Claim: "They're eating the dogs" - Trump / Harris Presidential Debate '24

You have just pooh-poohed people who are rightly concerned about school violence, a cruel and callous indifference to life on your part. There are more things than an actual shooting to be concerned about. Verbal or telephone threats, or people bringing a gun but being thwarted by police (it's happened in my town) ALL get people "extremely upset", children traumatized, parents furious, and teachers quitting. Those threats are not rare items at all:

External Quote:
The district home of Oxford High School in Michigan – where a teenager in 2021 killed four students and wounded six others and a teacher – got 35,000 threats in a month after the massacre. It typically gets 500 in a year, according to an academic study that claims it's one of the first to quantify more than 1,000 threats of school violence over four academic years.
.....
No agency or group tracks all threats of US school violence, from possible gun attacks to bombings to any other conceivable danger.

"Schools likely quietly handle thousands of threats of shootings that do not make the news," the study's authors wrote this year in the American Psychological Association's Journal of Threat Assessment and Management.
https://www.cnn.com/2024/10/05/us/school-violence-threats-parents-dilemma-dg/index.html
All of these of those threats requires police time (that we pay for) to investigate. Many of them, such as bomb threats, require a school to be evacuated with the loss of class time. ALL of them traumatize the school staff, even when the students are not aware of them. It's heartless to hand-wave away that trauma, and all, apparently, for the sake of keeping your gun.
This quote is misleading. First, OK2Say takes all kinds of reports from bullying, to child abuse, threats, suicide etc. So that 35,000 number includes many items that are not police matters and are sent to other agencies such as Children's Protective Services or the schools and many are not investigated as they don't rise to the level requiring investigation (I worked as a supervisor for CPS in MI for their Centralized Intake and screened many of these out). Further the 500 threats listed are for all schools in MI, not just Oxford.
 
Springfield is one town.
Newtown is one town.

I thought i'd get flack for the 6000 years comment.
I do not comprehend this reply at all.

The "once in 6000 years" means the same statistically as "1 school in 6000 each year". You did get called out on it because that ratio is too low.
 
you might be exaggerating a bit. school shootings aren't widespread but it doesn't stop people from being extremely upset when 1 in 6000 years happens in their town.
Apart from your math being incorrect, you are making an erroneous assumption that people "get upset" only when it happens in their town. EVERY school shooting is a nationally-publicized event, and people all over the country are, rightly, upset whether it happens in Columbine, Sandy Hook, Uvalde, or any other school.
 
I think @deidre's intended point (correct me if I'm wrong) is that a relatively rare unpleasant event can have a big impact, and make people think that that type of event is more common than it is.

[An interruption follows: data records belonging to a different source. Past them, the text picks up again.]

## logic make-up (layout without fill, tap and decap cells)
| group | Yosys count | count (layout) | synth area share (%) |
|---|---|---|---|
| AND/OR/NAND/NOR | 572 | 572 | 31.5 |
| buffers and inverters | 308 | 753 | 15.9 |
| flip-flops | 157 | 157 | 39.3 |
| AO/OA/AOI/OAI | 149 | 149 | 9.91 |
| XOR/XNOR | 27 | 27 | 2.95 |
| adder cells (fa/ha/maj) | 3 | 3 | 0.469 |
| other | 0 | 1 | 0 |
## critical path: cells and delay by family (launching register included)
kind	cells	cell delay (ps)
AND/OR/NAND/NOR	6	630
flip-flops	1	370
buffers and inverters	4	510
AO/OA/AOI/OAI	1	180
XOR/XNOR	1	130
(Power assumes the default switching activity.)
## config.mk

```make
export PLATFORM = sky130hd
export DESIGN_NAME = fb_port_arbiter_flat
export DESIGN_NICKNAME = d
export VERILOG_FILES = /design/src/rtl/fb_pkg.sv /design/src/rtl/fb_port_arbiter_if.sv /design/src/rtl/fb_rr_pick.sv /design/src/rtl/fb_port_arbiter.sv /design/src/flat_wrapper.sv
export SDC_FILE = /design/constraint.sdc
export NUM_CORES = 1
export LEC_CHECK = 0
export ABC_CLOCK_PERIOD_IN_PS = 2720
export BUFFER_PORTS_ARGS = -buffer_cell sky130_fd_sc_hd__buf_2
export CORE_MARGIN = 2
export CORE_UTILIZATION = 46
export DETAILED_ROUTE_END_ITERATION = 10
export PLACE_DENSITY_LB_ADDON = 0.2
export SYNTH_ARGS = -nofsm -noshare
export SYNTH_HDL_FRONTEND = slang
export SYNTH_SLANG_ARGS = --single-unit
```

## constraint.sdc

```tcl
create_clock -name uclk -period 2.72 [get_ports uclk]
set_input_delay 0.272 -clock uclk [delete_from_list [all_inputs] [get_ports uclk]]
set_output_delay 0.272 -clock uclk [all_outputs]
set_load 0.02 [all_outputs]
```

## src/rtl/fb_pkg.sv

```systemverilog
// Frame-buffer constants and requester indices shared by the drawing engine,
// EPP front-end, VGA prefetcher and the port arbiter.
package fb_pkg;
  localparam int FB_WIDTH  = 320;
  localparam int FB_HEIGHT = 200;
  localparam int FB_WORDS  = 8000;
  localparam int FB_ADDR_W = 13;

  localparam int REQ_SCAN = 0;
  localparam int REQ_HOST = 1;
  localparam int REQ_ENG  = 2;

  typedef enum logic {
    LK_IDLE = 1'b0,
    LK_HELD = 1'b1
  } lock_st_e;

  // Index of the set bit in a one-hot requester vector (0 when empty).
  function automatic logic [1:0] fb_idx_of(input logic [2:0] oh);
    logic [1:0] idx;
    idx = 2'd0;
    if (oh[REQ_ENG]) begin
      idx = 2'd2;
    end else if (oh[REQ_HOST]) begin
      idx = 2'd1;
    end
    return idx;
  endfunction
endpackage

```

## src/rtl/fb_port_arbiter_if.sv

```systemverilog
// Requester and RAM-side signals of the frame-buffer port arbiter.
interface fb_port_arbiter_if #(
  parameter int ADDR_W = 13,
  parameter int DATA_W = 8
);
  import fb_pkg::*;

  // Handshake: requester i's transaction is consumed in the cycle where
  // req[i] && gnt[i]; req/we/lock/addr/wdata must be held until then.
  // gnt never rises without req. Reads complete with a one-cycle rvalid[i].
  logic [2:0]          req;
  logic [2:0]          we;
  logic [2:0]          lock;
  logic [3*ADDR_W-1:0] addr;
  logic [3*DATA_W-1:0] wdata;
  logic [2:0]          gnt;
  logic [2:0]          rvalid;
  logic [DATA_W-1:0]   rdata;
  logic [2:0]          err;
  logic                mem_en;
  logic                mem_we;
  logic [ADDR_W-1:0]   mem_addr;
  logic [DATA_W-1:0]   mem_wdata;
  logic [DATA_W-1:0]   mem_rdata;
  lock_st_e            lock_st;

  modport slave (
    input  req, we, lock, addr, wdata, mem_rdata,
    output gnt, rvalid, rdata, err, mem_en, mem_we, mem_addr, mem_wdata, lock_st
  );

  modport master (
    output req, we, lock, addr, wdata, mem_rdata,
    input  gnt, rvalid, rdata, err, mem_en, mem_we, mem_addr, mem_wdata, lock_st
  );
endinterface

```

## src/rtl/fb_rr_pick.sv

```systemverilog
// Masked 2-way round-robin picker between host (bit0) and eng (bit1);
// the pointer moves to the other side after whichever one is granted.
module fb_rr_pick (
  input  logic       clk,
  input  logic       rst_n,
  input  logic [1:0] req,
  input  logic [1:0] taken,
  output logic [1:0] pick
);
  logic ptr_q, ptr_d;

  always_comb begin
    pick  = 2'b00;
    ptr_d = ptr_q;
    if (!ptr_q) begin
      if (req[0])      pick = 2'b01;
      else if (req[1]) pick = 2'b10;
    end else begin
      if (req[1])      pick = 2'b10;
      else if (req[0]) pick = 2'b01;
    end
    if (taken[0])      ptr_d = 1'b1;
    else if (taken[1]) ptr_d = 1'b0;
  end

  always_ff @(posedge clk or negedge rst_n) begin
    if (!rst_n) ptr_q <= 1'b0;
    else        ptr_q <= ptr_d;
  end
endmodule

```

## src/rtl/fb_port_arbiter.sv

```systemverilog
// Single-port frame-buffer arbiter: scan priority with starvation guard,
// host/eng round-robin, owner lock for atomic read-modify-write pairs.
module fb_port_arbiter
  import fb_pkg::*;
#(
  parameter int ADDR_W   = FB_ADDR_W,
  parameter int DATA_W   = 8,
  parameter int DEPTH    = FB_WORDS,
  parameter int MAX_HOLD = 4,
  parameter int LOCK_MAX = 4
) (
  input logic              uclk,
  input logic              rst_n,
  fb_port_arbiter_if.slave bus
);
  localparam int HOLD_W = $clog2(MAX_HOLD + 1);
  localparam int LOCK_W = $clog2(LOCK_MAX + 1);
  localparam logic [HOLD_W-1:0] HOLD_LIM  = HOLD_W'(MAX_HOLD);
  localparam logic [LOCK_W-1:0] LOCK_LIM  = LOCK_W'(LOCK_MAX);
  localparam logic [ADDR_W:0]   DEPTH_LIM = (ADDR_W+1)'(DEPTH);

  lock_st_e            lock_st_q, lock_st_d;
  logic [1:0]          owner_q, owner_d;
  logic [LOCK_W-1:0]   lock_cnt_q, lock_cnt_d;
  logic [HOLD_W-1:0]   hold_cnt_q, hold_cnt_d;
  logic                mem_en_q, mem_en_d;
  logic                mem_we_q, mem_we_d;
  logic [ADDR_W-1:0]   mem_addr_q, mem_addr_d;
  logic [DATA_W-1:0]   mem_wdata_q, mem_wdata_d;
  logic [2:0]          err_q, err_d;
  logic [2:0]          rd_tag_q, rd_tag_d;
  logic [2:0]          rvalid_q, rvalid_d;
  logic [DATA_W-1:0]   rdata_q, rdata_d;

  logic [2:0]          owner_oh, elig, gnt_c;
  logic [1:0]          rr_pick;
  logic                blocking, force_rel, scan_mask, host_eng_req;
  logic                acc, acc_we, acc_lock, in_range;
  logic [1:0]          acc_idx;
  logic [ADDR_W-1:0]   acc_addr;
  logic [DATA_W-1:0]   acc_wdata;

  fb_rr_pick u_rr (
    .clk   (uclk),
    .rst_n (rst_n),
    .req   (elig[REQ_ENG:REQ_HOST]),
    .taken (gnt_c[REQ_ENG:REQ_HOST]),
    .pick  (rr_pick)
  );

  // A forced release arbitrates normally in the same cycle but skips the old owner.
  always_comb begin
    owner_oh     = 3'b001 << owner_q;
    blocking     = (lock_st_q == LK_HELD) && (lock_cnt_q < LOCK_LIM) && |(bus.req & owner_oh);
    force_rel    = (lock_st_q == LK_HELD) && (lock_cnt_q >= LOCK_LIM);
    elig         = force_rel ? (bus.req & ~owner_oh) : bus.req;
    scan_mask    = (hold_cnt_q >= HOLD_LIM);
    host_eng_req = bus.req[REQ_HOST] | bus.req[REQ_ENG];
    gnt_c        = 3'b000;
    if (blocking)                            gnt_c = owner_oh;
    else if (elig[REQ_SCAN] && !scan_mask)   gnt_c = 3'b001;
    else                                     gnt_c = {rr_pick, 1'b0};
  end

  always_comb begin
    acc       = |gnt_c;
    acc_idx   = fb_idx_of(gnt_c);
    acc_addr  = '0;
    acc_wdata = '0;
    acc_we    = 1'b0;
    acc_lock  = 1'b0;
    case (acc_idx)
      2'd0: begin
        acc_addr  = bus.addr[REQ_SCAN*ADDR_W +: ADDR_W];
        acc_wdata = bus.wdata[REQ_SCAN*DATA_W +: DATA_W];
        acc_we    = bus.we[REQ_SCAN];
        acc_lock  = bus.lock[REQ_SCAN];
      end
      2'd1: begin
        acc_addr  = bus.addr[REQ_HOST*ADDR_W +: ADDR_W];
        acc_wdata = bus.wdata[REQ_HOST*DATA_W +: DATA_W];
        acc_we    = bus.we[REQ_HOST];
        acc_lock  = bus.lock[REQ_HOST];
      end
      2'd2: begin
        acc_addr  = bus.addr[REQ_ENG*ADDR_W +: ADDR_W];
        acc_wdata = bus.wdata[REQ_ENG*DATA_W +: DATA_W];
        acc_we    = bus.we[REQ_ENG];
        acc_lock  = bus.lock[REQ_ENG];
      end
      default: ;
    endcase
    in_range = ({1'b0, acc_addr} < DEPTH_LIM);
  end

  always_comb begin
    mem_en_d    = acc && in_range;
    mem_we_d    = mem_en_d && acc_we;
    mem_addr_d  = mem_en_d ? acc_addr : '0;
    mem_wdata_d = mem_we_d ? acc_wdata : '0;
    err_d       = (acc && !in_range) ? gnt_c : 3'b000;
    rd_tag_d    = (mem_en_d && !acc_we) ? gnt_c : 3'b000;
    rvalid_d    = rd_tag_q;
    rdata_d     = (|rvalid_q) ? bus.mem_rdata : rdata_q;

    hold_cnt_d = hold_cnt_q;
    if (!blocking) begin
      if (gnt_c[REQ_SCAN] && host_eng_req) begin
        hold_cnt_d = (hold_cnt_q < HOLD_LIM) ? hold_cnt_q + HOLD_W'(1) : hold_cnt_q;
      end else if (scan_mask || gnt_c[REQ_HOST] || gnt_c[REQ_ENG] || !host_eng_req) begin
        hold_cnt_d = '0;
      end
    end

    lock_st_d  = lock_st_q;
    owner_d    = owner_q;
    lock_cnt_d = lock_cnt_q;
    if (blocking) begin
      if (acc_lock) begin
        lock_cnt_d = (lock_cnt_q < LOCK_LIM) ? lock_cnt_q + LOCK_W'(1) : lock_cnt_q;
      end else begin
        lock_st_d  = LK_IDLE;
        lock_cnt_d = '0;
      end
    end else if (acc && acc_lock) begin
      lock_st_d  = LK_HELD;
      owner_d    = acc_idx;
      lock_cnt_d = '0;
    end else begin
      lock_st_d  = LK_IDLE;
      lock_cnt_d = '0;
    end
  end

  always_ff @(posedge uclk or negedge rst_n) begin
    if (!rst_n) begin
      lock_st_q   <= LK_IDLE;
      owner_q     <= 2'd0;
      lock_cnt_q  <= '0;
      hold_cnt_q  <= '0;
      mem_en_q    <= 1'b0;
      mem_we_q    <= 1'b0;
      mem_addr_q  <= '0;
      mem_wdata_q <= '0;
      err_q       <= 3'b000;
      rd_tag_q    <= 3'b000;
      rvalid_q    <= 3'b000;
      rdata_q     <= '0;
    end else begin
      lock_st_q   <= lock_st_d;
      owner_q     <= owner_d;
      lock_cnt_q  <= lock_cnt_d;
      hold_cnt_q  <= hold_cnt_d;
      mem_en_q    <= mem_en_d;
      mem_we_q    <= mem_we_d;
      mem_addr_q  <= mem_addr_d;
      mem_wdata_q <= mem_wdata_d;
      err_q       <= err_d;
      rd_tag_q    <= rd_tag_d;
      rvalid_q    <= rvalid_d;
      rdata_q     <= rdata_d;
    end
  end

  // gnt is combinational, so it is forced low while reset is asserted.
  assign bus.gnt       = rst_n ? gnt_c : 3'b000;
  assign bus.rvalid    = rvalid_q;
  assign bus.rdata     = (|rvalid_q) ? bus.mem_rdata : rdata_q;
  assign bus.err       = err_q;
  assign bus.mem_en    = mem_en_q;
  assign bus.mem_we    = mem_we_q;
  assign bus.mem_addr  = mem_addr_q;
  assign bus.mem_wdata = mem_wdata_q;
  assign bus.lock_st   = lock_st_q;
endmodule

```

## src/flat_wrapper.sv

```systemverilog
// flat-port wrapper written by rule: the top's interface ports become plain ports
module fb_port_arbiter_flat import fb_pkg::*;
#(
  parameter int ADDR_W   = FB_ADDR_W,
  parameter int DATA_W   = 8,
  parameter int DEPTH    = FB_WORDS,
  parameter int MAX_HOLD = 4,
  parameter int LOCK_MAX = 4
)
  (uclk, rst_n, bus_req, bus_we, bus_lock, bus_addr, bus_wdata, bus_mem_rdata, bus_gnt, bus_rvalid, bus_rdata, bus_err, bus_mem_en, bus_mem_we, bus_mem_addr, bus_mem_wdata, bus_lock_st);
  fb_port_arbiter_if #(.ADDR_W(ADDR_W), .DATA_W(DATA_W)) bus_i ();
  input logic uclk;
  input logic rst_n;
  input wire logic [$bits(bus_i.req)-1:0] bus_req;
  input wire logic [$bits(bus_i.we)-1:0] bus_we;
  input wire logic [$bits(bus_i.lock)-1:0] bus_lock;
  input wire logic [$bits(bus_i.addr)-1:0] bus_addr;
  input wire logic [$bits(bus_i.wdata)-1:0] bus_wdata;
  input wire logic [$bits(bus_i.mem_rdata)-1:0] bus_mem_rdata;
  output wire logic [$bits(bus_i.gnt)-1:0] bus_gnt;
  output wire logic [$bits(bus_i.rvalid)-1:0] bus_rvalid;
  output wire logic [$bits(bus_i.rdata)-1:0] bus_rdata;
  output wire logic [$bits(bus_i.err)-1:0] bus_err;
  output wire logic [$bits(bus_i.mem_en)-1:0] bus_mem_en;
  output wire logic [$bits(bus_i.mem_we)-1:0] bus_mem_we;
  output wire logic [$bits(bus_i.mem_addr)-1:0] bus_mem_addr;
  output wire logic [$bits(bus_i.mem_wdata)-1:0] bus_mem_wdata;
  output wire logic [$bits(bus_i.lock_st)-1:0] bus_lock_st;
  assign bus_i.req = bus_req;
  assign bus_i.we = bus_we;
  assign bus_i.lock = bus_lock;
  assign bus_i.addr = bus_addr;
  assign bus_i.wdata = bus_wdata;
  assign bus_i.mem_rdata = bus_mem_rdata;
  assign bus_gnt = bus_i.gnt;
  assign bus_rvalid = bus_i.rvalid;
  assign bus_rdata = bus_i.rdata;
  assign bus_err = bus_i.err;
  assign bus_mem_en = bus_i.mem_en;
  assign bus_mem_we = bus_i.mem_we;
  assign bus_mem_addr = bus_i.mem_addr;
  assign bus_mem_wdata = bus_i.mem_wdata;
  assign bus_lock_st = bus_i.lock_st;
  fb_port_arbiter #(.ADDR_W(ADDR_W), .DATA_W(DATA_W), .DEPTH(DEPTH), .MAX_HOLD(MAX_HOLD), .LOCK_MAX(LOCK_MAX)) u_core (.uclk(uclk), .rst_n(rst_n), .bus(bus_i));
endmodule
```

Word-level counts from Yosys, hierarchy flattened
Cells that the tools add are included.
{ "totals": {"mem_bits_ro": 0, "output_inout_bits": 41, "in_bits": 82, "n_memories": 0, "latchBits": 0, "ramBits": 0, "reg_bits": 50} }
{ "op_classes": {"n_bitwise": 5, "n_mul": 0, "div_mod_pow": 0, "muxes": 31, "n_shift": 1, "reduce_logical": 25, "magnitude_cmp": 5, "eq_ne": 5, "add_sub_neg": 2} }
{ "ops": {"columns": ["cell", "n"], "rows": [
  ["one-hot mux 13 bit (3 select lines)", 1],
  ["2-to-1 mux 3 bit", 12],
  ["one-hot mux 8 bit (3 select lines)", 1],
  ["2-to-1 mux 8 bit", 2],
  ["< comparator 13 bit (second input constant)", 1],
  ["2-to-1 mux 13 bit", 1],
  ["logical AND 1 bit", 10],
  ["2-to-1 mux 2 bit", 5],
  ["OR reduction 3 bit", 3],
  ["2-to-1 mux 1 bit", 7],
  ["adder 3 x 1 -> 3 bit (second input constant)", 2],
  ["bitwise AND 3 bit", 2],
  [">= comparator 3 bit (second input constant)", 2],
  ["< comparator 3 bit (second input constant)", 2],
  ["one-hot mux 1 bit (3 select lines)", 2],
  ["logical NOT 1 bit", 4],
  ["!= test 2 bit (second input constant)", 2],
  ["nonzero test 2 bit", 2],
  ["logical OR 1 bit", 3],
  ["!= test 3 bit (second input constant)", 1],
  ["inverter 3 bit", 1],
  ["AND reduction 3 bit", 1],
  ["<< shifter 1 x 2 -> 3 bit (first input constant)", 1],
  ["equality test 2 x 1 -> 1 bit (second input constant)", 1],
  ["5 further kinds", 5]
]} }

Longest topological paths before layout
{ "depth": {"word_depth": 17, "ltp_mapped": 12, "depth_no_buf": 7} }

Hierarchy
A second synthesis with hierarchy kept.
{ "hier_totals": {"hier_cells": 236, "area_unflattened_um2": 2488.6} }
{ "by_module_without_submodules": {"columns": ["mod", "area_per_inst_um2", "n_inst", "cells_each"], "rows": [
  ["fb_port_arbiter", 2429.8, 1, 231],
  ["fb_rr_pick", 58.8, 1, 5]
]} }

Worst setup path after synthesis
OpenSTA, ideal clock, no wires.
{ "synth_path": {"kind": "flip-flop to output port", "startpoint": "reg u_core.lock_st_q, in the netlist u_core.bus.lock_st", "endpoint": "out bus_gnt[1]", "setup_slack_ns": 0.226, "stages_incl_launch_ff": 7, "arrival_ns": 2.222, "n_path_buf": 2, "required_time_ns": 2.448, "cell_sequence": "dfrtp_1 > nand4b_1 > a311o_1 > o31ai_4 > clkbuf_1 > clkbuf_1 > and2_1"} }
{ "synth_via": {"elab_chain_cells": 8} }
{ "synth_rtl": {"columns": ["element", "line", "text"], "rows": [
  ["from (decl)", "fb_port_arbiter.sv:22", "lock_st_e lock_st_q, lock_st_d;"],
  ["from (signal assigned)", "fb_port_arbiter.sv:150", "lock_st_q <= lock_st_d;"],
  ["logical AND 1 bit", "fb_port_arbiter.sv:55", "force_rel = (lock_st_q == LK_HELD) && (lock_cnt_q >= LOCK_LIM);"],
  ["2-to-1 mux 3 bit", "fb_port_arbiter.sv:56", "elig = force_rel ? (bus.req & ~owner_oh) : bus.req;"],
  ["2-to-1 mux 1 bit", "fb_rr_pick.sv:20", "else if (req[0]) pick = 2'b01;"],
  ["2-to-1 mux 2 bit", "fb_rr_pick.sv:19", "if (req[1]) pick = 2'b10;"],
  ["2-to-1 mux 2 bit", "fb_rr_pick.sv:15", "if (!ptr_q) begin"],
  ["2-to-1 mux 3 bit", "fb_port_arbiter.sv:61", "else if (elig[REQ_SCAN] && !scan_mask) gnt_c = 3'b001;"],
  ["2-to-1 mux 3 bit *", "fb_port_arbiter.sv:60", "if (blocking) gnt_c = owner_oh;"],
  ["2-to-1 mux 3 bit *", "fb_port_arbiter.sv:166", "assign bus.gnt = rst_n ? gnt_c : 3'b000;"],
  ["to (decl)", "flat_wrapper.sv:20", "output wire logic [$bits(bus_i.gnt)-1:0] bus_gnt;"]
]} }
Mark *: on every way between the ends. The rest lies on a longest branch, timed or not.

Final worst setup path
{ "layout_path": {"startpoint": "reg u_core.owner_q[1]", "endpoint": "out bus_gnt[1]"} }
{ "layout_via": {"elab_chain_cells": 10} }
{ "layout_rtl": {"columns": ["element", "line", "text"], "rows": [
  ["from (decl)", "fb_port_arbiter.sv:23", "logic [1:0] owner_q, owner_d;"],
  ["from (signal assigned)", "fb_port_arbiter.sv:151", "owner_q <= owner_d;"],
  ["<< shifter 1 x 2 -> 3 bit *", "fb_port_arbiter.sv:53", "owner_oh = 3'b001 << owner_q;"],
  ["inverter 3 bit", "fb_port_arbiter.sv:56", null],
  ["bitwise AND 3 bit", "fb_port_arbiter.sv:56", null],
  ["2-to-1 mux 3 bit", "fb_port_arbiter.sv:56", null],
  ["2-to-1 mux 1 bit", "fb_rr_pick.sv:20", null],
  ["2-to-1 mux 2 bit", "fb_rr_pick.sv:19", null],
  ["2-to-1 mux 2 bit", "fb_rr_pick.sv:15", null],
  ["2-to-1 mux 3 bit", "fb_port_arbiter.sv:61", null],
  ["2-to-1 mux 3 bit *", "fb_port_arbiter.sv:60", null],
  ["2-to-1 mux 3 bit *", "fb_port_arbiter.sv:166", null]
]} }
Marked as above.

==> impl_metrics.ini <==
[critical_path]
crit_chain = clkbuf_2 -> nand4b_1 -> a311o_1 -> o31ai_4 -> buf_4 -> and2_1 -> buf_2
path_max_fanout = 21
startpoint = u_core.owner_q[1]
cp-start-kind = register
crit_type = register to primary output
regToRegStartpoint = u_core.lock_cnt_q[2]
crit_arrival_ns = 2.34
slowest_delay_ns = 0.42
critPathRequiredTime_ns = 2.45
cp-end-kind = primary output
cpMaxStageDelayCell = dfrtp_2

[logic_synthesis]
synthAdderAreaFrac_pct = 1.49
synth_ff_type = dfrtp_1
ys_warn_count = 0
synth_top_family_by_area = simple AND/OR/NAND/NOR gates
synth_compound_area_share_pct = 19.4
ys_ff_latch = 50
synth_edf_count = 0
synth_area_leaders = dfrtp_1 (50%), a222oi_1 (7.5%), mux2_2 (4.0%), nor4_2 (4.0%), nor3_1 (3.0%)
synth_top_area_share_pct = 49.7
syn_inst = 216
synthMuxAreaShare_pct = 4.02
async_flop_share_pct = 100
synth_seq_area_share_pct = 49.7
synthXorXnorAreaFrac_pct = 0.348
synth.avg_cell_area_sq_um = 11.7
syn-num-nets = 301
synth_cell_types = 47
synth_top_area_cell = dfrtp_1
synth-simple-area-share_pct = 19.6
synth_area_sq_mm = 0.00252

[global_routing]
grt_pass1_wl_mm = 10.3
antenna_found_initial = 0
grtUsageTotal_pct = 21.6
grt_max_degree = 29
gr-total-overflow = 0
first_global_vias = 2122

[pwr]
vdd_drop_max_uv = 457
p_per_area_mw_per_mm2 = 986
clkPwrFrac_pct = 13.2
cellLeakagePower_nw = 1.72
p_comb_share_pct = 53.9
intPower_mw = 1.99
p_sw_mw = 1.44
swShare_pct = 42.0
power_mw = 3.44
pwr-share-seq_pct = 32.9

[sta]
finalCritPeriodShare_pct = 95.9
setup_viol = 0
setup_slack_ns = 0.110
final_max_slew_viol_count = 0
max-slew-margin-rel_pct = 61.0
hold_violations = 0
maxClockFrequency_mhz = 383
rsz0062_at_grt = true
finClkSkew_ns = 0.00858
finalCriticalPeriod_ns = 2.61
worst-slew-pin-transition_ns = 0.581

[layout]
area_growth_pct = 38.3
mostFrequentLayoutCells = buf_2 (122), dfrtp_1 (47), buf_4 (23)
utilization_pct = 67.0
drive_gt1_share_pct = 54.6
antenna_cells = 0
final_nets = 441
layout_commonest_cell = buf_2

[floorplanning]
die_w_um = 78.0
start_util_pct = 48.4
ios = 123
die-area_sq_mm = 0.00609
fp-row-count = 26
coreArea_sq_mm = 0.00520
die_y_um = 78.0

[placement]
place_hpwl_mm = 5.18
finalWeightedCongestion = 0.857
dp_worst_setup_slack_ns = 0.0770
numPortBuffers = 122

[clock_network]
root_buffer = clkbuf_8
cts_tree = yes
clk_path_buf_depth = 2
clk_pin_slew_ns = 0.09
numCtsBuffers = 5
h-tree-depth = 2
clock_latency_ns = 0.30
clock-sinks = 50

[outcome]
status = completed

[drt]
wl_mm = 6.88
firstDrtPassIters = 7
vias_per_cell = 5.44
postRouteAntennaNets = 0
drtIter0Drc = 239
drc = 0
vias = 2324
avgRoutedWirePerCell_um = 16.1

[job]
cap_violations = 0

[min_path]
holdCritStartpoint = bus_mem_rdata[3]
hp-class = input pin to register
## what timing repair did
| action | CTS | global route |
|---|---|---|
| endpoints found under the setup margin | 0 | 26 |
| hold buffers | 1 | 0 |
| gates resized for setup | 0 | 11 |
| hold endpoints to repair | 9 | 0 |
| setup buffers | 0 | 5 |
## power groups by stage
stage	combinational (mW)	sequential [mW]	clock [mW]
after floorplan	0.980	1.33	0
after global placement	1.75	1.14	0
after detailed placement	1.78	1.15	0
after CTS	1.78	1.14	0.461
after global routing	2.00	1.16	0.497
final	1.85	1.13	0.454
## critical path: cells and delay by family, from the launching register on
family | cells | cell delay [ns]
AOI/OAI and AO/OA | 2 | 0.69
buffers and inverters | 3 | 0.65
DFF | 1 | 0.42
and+or+nand+nor | 2 | 0.28
## registers in the layout, summed over array words and instances, names as in the netlist
register              flops
u_core.lock_cnt_q         3
u_core.owner_q            2
u_core.bus.mem_we         1
u_core.bus.mem_addr      13
u_core.rd_tag_q           3
u_core.u_rr.ptr_q         1
u_core.bus.rvalid         3
u_core.hold_cnt_q         3
u_core.bus.mem_wdata      8
u_core.bus.mem_en         1
u_core.bus.lock_st        1
u_core.bus.err            3
u_core.rdata_q            8
## layout make-up
| type | count | area (sq um) |
|---|---|---|
| clock buffers | 6 | 82.6 |
| clock inverters | 2 | 16.3 |
| fillers | 420 | 1720 |
| inverters | 12 | 45.0 |
| multi-input cells | 137 | 1160 |
| flip-flops and latches | 50 | 1250 |
| well taps | 70 | 87.6 |
| repair buffers | 150 | 835 |
## stage by stage
stage | area (sq um) | setup TNS [ns] | hold WS [ns] | cells
global placement | 3310 | 0 | 0.171 | 413
floorplan | 2520 | 0 | -0.0236 | 216
detailed placement | 3310 | 0 | 0.175 | 413
CTS | 3420 | 0 | 0.215 | 422
finish | 3490 | 0 | 0.221 | 427
global route | 3490 | -0.0392 | 0.209 | 427
## layer usage
metal  part of all wire (%)  GRT usage (%)  up-vias
met2                     50           37.3       86
met5                      0              0        -
met3                    6.4           3.68        9
met4                   0.80           4.21        0
li1                       -              -     1113
met1                     43           29.0     1116
## kinds of logic (layout without fill, tap and decap cells)
family,Yosys count,in the layout
and+or+nand+nor,76,76
DFF,50,50
adders and majority gates,3,3
muxes,9,9
xor gates and xnor gates,1,1
AOI/OAI and AO/OA,48,48
buffers and inverters,29,170
## path summary, 6_finish.rpt
check	end	slack (ns)	cells past startpoint
min in group asynchronous	u_core.bus.rvalid[0]	0.38	2
max in group asynchronous	u_core.rdata_q[6]	1.74	3
setup reg to reg	u_core.bus.mem_wdata[0]	0.14	9
hold reg to reg	u_core.bus.rvalid[2]	0.36	0
hold / removal	u_core.rdata_q[3]	0.22	2
setup / recovery	bus_gnt[1]	0.11	7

The allegations about immigrants in Springfield might be different in that there isn't any reliable evidence of any of them eating cats or dogs- perceptions that they do, or have done, or might do, are based on dubious internet posts (without checkable evidence) which have been amplified by influential politicians. This makes some people associate immigrants with pet-eating.

Going off-topic, I typed something like "how many high schools in usa" and got this (via Microsoft Bing):

us schools.JPG


Got different responses on repeating the search later.
 
I do not comprehend this reply at all.

The "once in 6000 years" means the same statistically as "1 school in 6000 each year". You did get called out on it because that ratio is too low.
i dont comprehend your reply to my reply either. so... :)

there were no statistics or math needed for my initial comment. I was talking about John's assumption that the public assumes that Haitians eating cats is widespread amongst Haitians.
 
The allegations about immigrants in Springfield might be different in that there isn't any reliable evidence of any of them eating cats or dogs- perceptions that they do, or have done, or might do, are based on dubious internet posts (without checkable evidence) which have been amplified by influential politicians.
and that's all that needs to be said.